16.8.2016
PT
Jornal Oficial da União Europeia
C 296/37
Recurso interposto em 29 de junho de 2016 — Trane/Comissão
(Processo T-343/16)
(2016/C 296/47)
Língua do processo: inglês
Partes
Recorrente: Trane (Zaventem, Bélgica) (representantes: H. Gilliams and J. Bocken, advogados)

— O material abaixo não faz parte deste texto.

--- config.mk ---
export PLATFORM = sky130hd
export DESIGN_NAME = addr_xlate_unit
export DESIGN_NICKNAME = d
export VERILOG_FILES = /design/src/rtl/addr_xlate_pkg.sv /design/src/rtl/xlate_region_file.sv /design/src/rtl/xlate_match.sv /design/src/rtl/addr_xlate_unit.sv
export SDC_FILE = /design/constraint.sdc
export NUM_CORES = 2
export LEC_CHECK = 0
export ABC_AREA = 1
export BUFFER_PORTS_ARGS = -buffer_cell sky130_fd_sc_hd__clkbuf_2
export CAP_MARGIN = 20
export CORE_MARGIN = 5
export CORE_UTILIZATION = 50
export CTS_CLUSTER_DIAMETER = 150
export DETAILED_ROUTE_END_ITERATION = 10
export HOLD_SLACK_MARGIN = 0.05
export PLACE_DENSITY = 0.75
export SYNTH_ARGS = -nofsm -noshare
export SYNTH_HDL_FRONTEND = slang
export SYNTH_SLANG_ARGS = --single-unit
export TNS_END_PERCENT = 10
--- constraint.sdc ---
create_clock -name clk -period 20.7 [get_ports clk]
set_input_delay 0 -clock clk [delete_from_list [all_inputs] [get_ports clk]]
set_output_delay 0 -clock clk [all_outputs]
set_load 0.02 [all_outputs]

Recorrida: Comissão Europeia
Pedidos
A recorrente conclui pedindo que o Tribunal Geral se digne:
—
Anular a decisão da Comissão de 11 de janeiro de 2016 relativa ao sistema de decisões fiscais antecipadas relativas aos lucros excedentários SA.37667 (2015/C) (ex 2015/NN) implementado pelo Reino da Bélgica;
—
em alternativa, anular os artigos 2.o a 4.o da decisão;
—
em qualquer caso, anular os artigos 2.o a 4.o da decisão na medida em que estes (a) exigem a recuperação de montantes junto de entidades que foram objeto de uma «decisão fiscal antecipada relativa aos lucros excedentários» como definida na decisão e (b) exigem a recuperação de um montante igual à poupança fiscal, sem permitir que a Bélgica tenha em conta um ajustamento efetivo em alta por parte de outra administração fiscal;
—
condenar a Comissão nas despesas do processo.

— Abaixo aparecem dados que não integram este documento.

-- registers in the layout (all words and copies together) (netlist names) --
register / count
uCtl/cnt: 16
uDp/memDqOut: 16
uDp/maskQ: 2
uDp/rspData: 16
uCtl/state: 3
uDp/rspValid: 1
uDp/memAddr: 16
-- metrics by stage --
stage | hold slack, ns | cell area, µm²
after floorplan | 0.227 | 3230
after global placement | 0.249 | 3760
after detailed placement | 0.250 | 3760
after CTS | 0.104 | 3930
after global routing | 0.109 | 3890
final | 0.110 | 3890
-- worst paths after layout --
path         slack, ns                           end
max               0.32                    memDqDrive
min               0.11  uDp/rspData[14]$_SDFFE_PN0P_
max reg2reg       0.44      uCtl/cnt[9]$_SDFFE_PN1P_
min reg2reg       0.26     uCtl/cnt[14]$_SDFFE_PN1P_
**src/rtl/ctp_pkg.sv**
```systemverilog
// Package: shared codes of the cascadable timer pair.
// Assumes: counter width of at least 5 bits so a control byte fits the data bus.
package ctp_pkg;
    localparam logic [2:0] SEL_STOP = 3'b000;
    localparam logic [2:0] SEL_RUN  = 3'b001;
    localparam logic [2:0] SEL_CASC = 3'b100;

    localparam logic [1:0] CLR_NONE = 2'b00;
    localparam logic [1:0] CLR_A    = 2'b01;
    localparam logic [1:0] CLR_B    = 2'b10;
    localparam logic [1:0] CLR_EXT  = 2'b11;

    localparam logic [1:0] PIN_KEEP = 2'b00;
    localparam logic [1:0] PIN_LO   = 2'b01;
    localparam logic [1:0] PIN_HI   = 2'b10;
    localparam logic [1:0] PIN_TGL  = 2'b11;

    localparam logic [2:0] OFS_CTRL = 3'd0;
    localparam logic [2:0] OFS_PINC = 3'd1;
    localparam logic [2:0] OFS_CNT  = 3'd2;
    localparam logic [2:0] OFS_CMPA = 3'd3;
    localparam logic [2:0] OFS_CMPB = 3'd4;
    localparam logic [2:0] OFS_FLAG = 3'd5;

    typedef enum logic [1:0] {
        MODE_SPLIT = 2'd0,
        MODE_WIDE  = 2'd1,
        MODE_CHAIN = 2'd2,
        MODE_FROZE = 2'd3
    } mode_t;
endpackage

```
**src/rtl/ctp_chan_regs.sv**
```systemverilog
// Module: register set of one timer channel.
// Holds control, pin control, counter, two compares and two sticky flags.
// Assumes: the caller decodes the channel; a bus write beats a counter update;
// an event beats a clearing flag write.
module ctp_chan_regs
    import ctp_pkg::*;
#(
    parameter int W = 8
) (
    input  logic         clk,
    input  logic         rst_n,
    input  logic         wr_en,
    input  logic [2:0]   wr_ofs,
    input  logic [W-1:0] wr_data,
    input  logic         cnt_upd,
    input  logic [W-1:0] cnt_nxt,
    input  logic         set_a,
    input  logic         set_b,
    output logic [2:0]   clk_sel,
    output logic [1:0]   clr_sel,
    output logic [3:0]   pin_ctl,
    output logic [W-1:0] cnt,
    output logic [W-1:0] cmp_a,
    output logic [W-1:0] cmp_b,
    output logic         flg_a,
    output logic         flg_b,
    output logic         wr_cmp_a,
    output logic         wr_cmp_b
);
    logic wr_ctrl, wr_pinc, wr_cnt, wr_flag;

    // Decode which register the bus write targets.
    always_comb begin
        wr_ctrl  = wr_en && (wr_ofs == OFS_CTRL);
        wr_pinc  = wr_en && (wr_ofs == OFS_PINC);
        wr_cnt   = wr_en && (wr_ofs == OFS_CNT);
        wr_cmp_a = wr_en && (wr_ofs == OFS_CMPA);
        wr_cmp_b = wr_en && (wr_ofs == OFS_CMPB);
        wr_flag  = wr_en && (wr_ofs == OFS_FLAG);
    end

    // Control fields: clock code and clear code.
    always_ff @(posedge clk) begin
        if (!rst_n) begin
            clk_sel <= SEL_STOP;
            clr_sel <= CLR_NONE;
        end else if (wr_ctrl) begin
            clk_sel <= wr_data[2:0];
            clr_sel <= wr_data[4:3];
        end
    end

    // Pin control codes for events A and B.
    always_ff @(posedge clk) begin
        if (!rst_n)       pin_ctl <= '0;
        else if (wr_pinc) pin_ctl <= wr_data[3:0];
    end

    // Counter: a bus write wins over a step or a clear.
    always_ff @(posedge clk) begin
        if (!rst_n)       cnt <= '0;
        else if (wr_cnt)  cnt <= wr_data;
        else if (cnt_upd) cnt <= cnt_nxt;
    end

    // Compare registers.
    always_ff @(posedge clk) begin
        if (!rst_n) begin
            cmp_a <= '0;
            cmp_b <= '0;
        end else begin
            if (wr_cmp_a) cmp_a <= wr_data;
            if (wr_cmp_b) cmp_b <= wr_data;
        end
    end

    // Sticky flags: a written 0 clears, an event sets and wins.
    always_ff @(posedge clk) begin
        if (!rst_n) begin
            flg_a <= 1'b0;
            flg_b <= 1'b0;
        end else begin
            flg_a <= set_a || (flg_a && !(wr_flag && !wr_data[0]));
            flg_b <= set_b || (flg_b && !(wr_flag && !wr_data[1]));
        end
    end
endmodule

```
**src/rtl/ctp_step_ctrl.sv**
```systemverilog
// Module: mode decode, compare events and next counter values for both channels.
// Purely combinational. Assumes compare-register write strobes arrive in the
// same cycle as the write so that a written register cannot match.
module ctp_step_ctrl
    import ctp_pkg::*;
#(
    parameter int W = 8
) (
    input  logic [W-1:0] cnt0,
    input  logic [W-1:0] cnt1,
    input  logic [W-1:0] a0,
    input  logic [W-1:0] a1,
    input  logic [W-1:0] b0,
    input  logic [W-1:0] b1,
    input  logic [2:0]   sel0,
    input  logic [2:0]   sel1,
    input  logic [1:0]   clr0,
    input  logic [1:0]   clr1,
    input  logic         cnt_en,
    input  logic [1:0]   ext_clr,
    input  logic [1:0]   wa,
    input  logic [1:0]   wb,
    output mode_t        mode,
    output logic [1:0]   upd,
    output logic [W-1:0] nxt0,
    output logic [W-1:0] nxt1,
    output logic [1:0]   ev_a,
    output logic [1:0]   ev_b
);
    localparam int WW = 2 * W;

    logic          tk0, tk1, st0, st1, cl0, cl1;
    logic [WW-1:0] wide_q, wide_n;

    // Pick the pairing from the two clock codes.
    always_comb begin
        if (sel0 == SEL_CASC && sel1 == SEL_CASC) mode = MODE_FROZE;
        else if (sel0 == SEL_CASC)                mode = MODE_WIDE;
        else if (sel1 == SEL_CASC)                mode = MODE_CHAIN;
        else                                      mode = MODE_SPLIT;
    end

    // Events, clears and next counter values for the current mode.
    always_comb begin
        tk0    = cnt_en && (sel0 == SEL_RUN);
        tk1    = cnt_en && (sel1 == SEL_RUN);
        st0    = 1'b0;
        st1    = 1'b0;
        cl0    = 1'b0;
        cl1    = 1'b0;
        ev_a   = '0;
        ev_b   = '0;
        upd    = '0;
        nxt0   = cnt0;
        nxt1   = cnt1;
        wide_q = {cnt0, cnt1};
        wide_n = wide_q;
        case (mode)
            MODE_WIDE: begin
                st1     = tk1;
                ev_a[0] = st1 && (wide_q == {a0, a1}) && !wa[0] && !wa[1];
                ev_b[0] = st1 && (wide_q == {b0, b1}) && !wb[0] && !wb[1];
                ev_a[1] = st1 && (cnt1 == a1) && !wa[1];
                ev_b[1] = st1 && (cnt1 == b1) && !wb[1];
                cl0     = (clr0 == CLR_EXT && ext_clr[0]) ||
                          (clr0 == CLR_A && ev_a[0]) ||
                          (clr0 == CLR_B && ev_b[0]);
                wide_n  = cl0 ? '0 : wide_q + 1'b1;
                upd     = {2{cl0 || st1}};
                {nxt0, nxt1} = wide_n;
            end
            MODE_SPLIT, MODE_CHAIN: begin
                st0     = tk0;
                ev_a[0] = st0 && (cnt0 == a0) && !wa[0];
                ev_b[0] = st0 && (cnt0 == b0) && !wb[0];
                cl0     = (clr0 == CLR_EXT && ext_clr[0]) ||
                          (clr0 == CLR_A && ev_a[0]) ||
                          (clr0 == CLR_B && ev_b[0]);
                nxt0    = cl0 ? '0 : cnt0 + 1'b1;
                upd[0]  = cl0 || st0;
                st1     = (mode == MODE_CHAIN) ? ev_a[0] : tk1;
                ev_a[1] = st1 && (cnt1 == a1) && !wa[1];
                ev_b[1] = st1 && (cnt1 == b1) && !wb[1];
                cl1     = (clr1 == CLR_EXT && ext_clr[1]) ||
                          (clr1 == CLR_A && ev_a[1]) ||
                          (clr1 == CLR_B && ev_b[1]);
                nxt1    = cl1 ? '0 : cnt1 + 1'b1;
                upd[1]  = cl1 || st1;
            end
            default: begin
                upd = '0;
            end
        endcase
    end
endmodule

```
**src/rtl/ctp_pin_out.sv**
```systemverilog
// Module: one compare output pin driven by event A and event B codes.
// Assumes: a nonzero A code takes precedence when both events coincide.
module ctp_pin_out
    import ctp_pkg::*;
(
    input  logic       clk,
    input  logic       rst_n,
    input  logic       ev_a,
    input  logic       ev_b,
    input  logic [3:0] pin_ctl,
    output logic       pin
);
    logic [1:0] act;

    // Choose the action code for this cycle.
    always_comb begin
        if (ev_a && pin_ctl[1:0] != PIN_KEEP) act = pin_ctl[1:0];
        else if (ev_b)                        act = pin_ctl[3:2];
        else                                  act = PIN_KEEP;
    end

    // Apply the action to the pin.
    always_ff @(posedge clk) begin
        if (!rst_n) pin <= 1'b0;
        else begin
            case (act)
                PIN_LO:  pin <= 1'b0;
                PIN_HI:  pin <= 1'b1;
                PIN_TGL: pin <= ~pin;
                default: pin <= pin;
            endcase
        end
    end
endmodule

```
**src/rtl/cascade_timer_pair.sv**
```systemverilog
// Module: top of the cascadable pair of up-counter timers.
// Two channel register sets, shared step control, two output pins and a
// combinational read mux. Assumes W >= 5 so control bytes fit.
module cascade_timer_pair
    import ctp_pkg::*;
#(
    parameter int W = 8
) (
    input  logic         clk,
    input  logic         rst_n,
    input  logic         bus_we,
    input  logic [3:0]   bus_addr,
    input  logic [W-1:0] bus_wdata,
    output logic [W-1:0] bus_rdata,
    input  logic         cnt_en,
    input  logic [1:0]   ext_clr,
    output logic [1:0]   tmo,
    output logic [1:0]   flag_a,
    output logic [1:0]   flag_b
);
    localparam int NCH = 2;

    logic [NCH-1:0][2:0]   sel_q;
    logic [NCH-1:0][1:0]   clr_q;
    logic [NCH-1:0][3:0]   pin_q;
    logic [NCH-1:0][W-1:0] cnt_q, cmpa_q, cmpb_q, nxt;
    logic [NCH-1:0]        wa, wb, upd, ev_a, ev_b;
    mode_t                 mode;
    logic                  rd_ch;
    logic [2:0]            ofs;

    assign rd_ch = bus_addr[3];
    assign ofs   = bus_addr[2:0];

    for (genvar i = 0; i < NCH; i++) begin : g_ch
        ctp_chan_regs #(.W(W)) u_regs (
            .clk      (clk),
            .rst_n    (rst_n),
            .wr_en    (bus_we && (rd_ch == 1'(i))),
            .wr_ofs   (ofs),
            .wr_data  (bus_wdata),
            .cnt_upd  (upd[i]),
            .cnt_nxt  (nxt[i]),
            .set_a    (ev_a[i]),
            .set_b    (ev_b[i]),
            .clk_sel  (sel_q[i]),
            .clr_sel  (clr_q[i]),
            .pin_ctl  (pin_q[i]),
            .cnt      (cnt_q[i]),
            .cmp_a    (cmpa_q[i]),
            .cmp_b    (cmpb_q[i]),
            .flg_a    (flag_a[i]),
            .flg_b    (flag_b[i]),
            .wr_cmp_a (wa[i]),
            .wr_cmp_b (wb[i])
        );

        ctp_pin_out u_pin (
            .clk     (clk),
            .rst_n   (rst_n),
            .ev_a    (ev_a[i]),
            .ev_b    (ev_b[i]),
            .pin_ctl (pin_q[i]),
            .pin     (tmo[i])
        );
    end

    ctp_step_ctrl #(.W(W)) u_step (
        .cnt0    (cnt_q[0]),
        .cnt1    (cnt_q[1]),
        .a0      (cmpa_q[0]),
        .a1      (cmpa_q[1]),
        .b0      (cmpb_q[0]),
        .b1      (cmpb_q[1]),
        .sel0    (sel_q[0]),
        .sel1    (sel_q[1]),
        .clr0    (clr_q[0]),
        .clr1    (clr_q[1]),
        .cnt_en  (cnt_en),
        .ext_clr (ext_clr),
        .wa      (wa),
        .wb      (wb),
        .mode    (mode),
        .upd     (upd),
        .nxt0    (nxt[0]),
        .nxt1    (nxt[1]),
        .ev_a    (ev_a),
        .ev_b    (ev_b)
    );

    // Read mux for the addressed channel register.
    always_comb begin
        bus_rdata = '0;
        case (ofs)
            OFS_CTRL: bus_rdata[4:0] = {clr_q[rd_ch], sel_q[rd_ch]};
            OFS_PINC: bus_rdata[3:0] = pin_q[rd_ch];
            OFS_CNT:  bus_rdata      = cnt_q[rd_ch];
            OFS_CMPA: bus_rdata      = cmpa_q[rd_ch];
            OFS_CMPB: bus_rdata      = cmpb_q[rd_ch];
            OFS_FLAG: bus_rdata[1:0] = {flag_b[rd_ch], flag_a[rd_ch]};
            default:  bus_rdata      = '0;
        endcase
    end
endmodule

```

Fundamentos e principais argumentos
A recorrente invoca quatro fundamentos de recurso.
1.
Primeiro fundamento de recurso, alegação de erro manifesto de apreciação, abuso de poder e falta de fundamentação na medida em que a Comissão, na decisão de 11 de janeiro de 2016 relativa ao sistema de decisões fiscais antecipadas relativas aos lucros excedentários SA.37667 (2015/C) (ex 2015/NN) implementado pelo Reino da Bélgica, alega a existência de um regime de auxílios.
2.
Segundo fundamento de recurso, alegação de violação do artigo 107.o TFUE, violação do dever de fundamentação e erro manifesto de apreciação, na medida em que a decisão impugnada qualifica o alegado regime como medida seletiva.
3.
Terceiro fundamento de recurso, alegação de violação do artigo 107.o TFUE e de erro manifesto de apreciação na medida em que a decisão considera que o alegado regime dá origem a uma vantagem.
4.
Quarto fundamento de recurso, alegação de violação do artigo 107.o TFUE, violação do princípio da proteção da confiança legítima, erro manifesto de apreciação, abuso de poder e violação do dever de fundamentação na medida em que na decisão impugnada a Bélgica é condenada a recuperar os auxílios.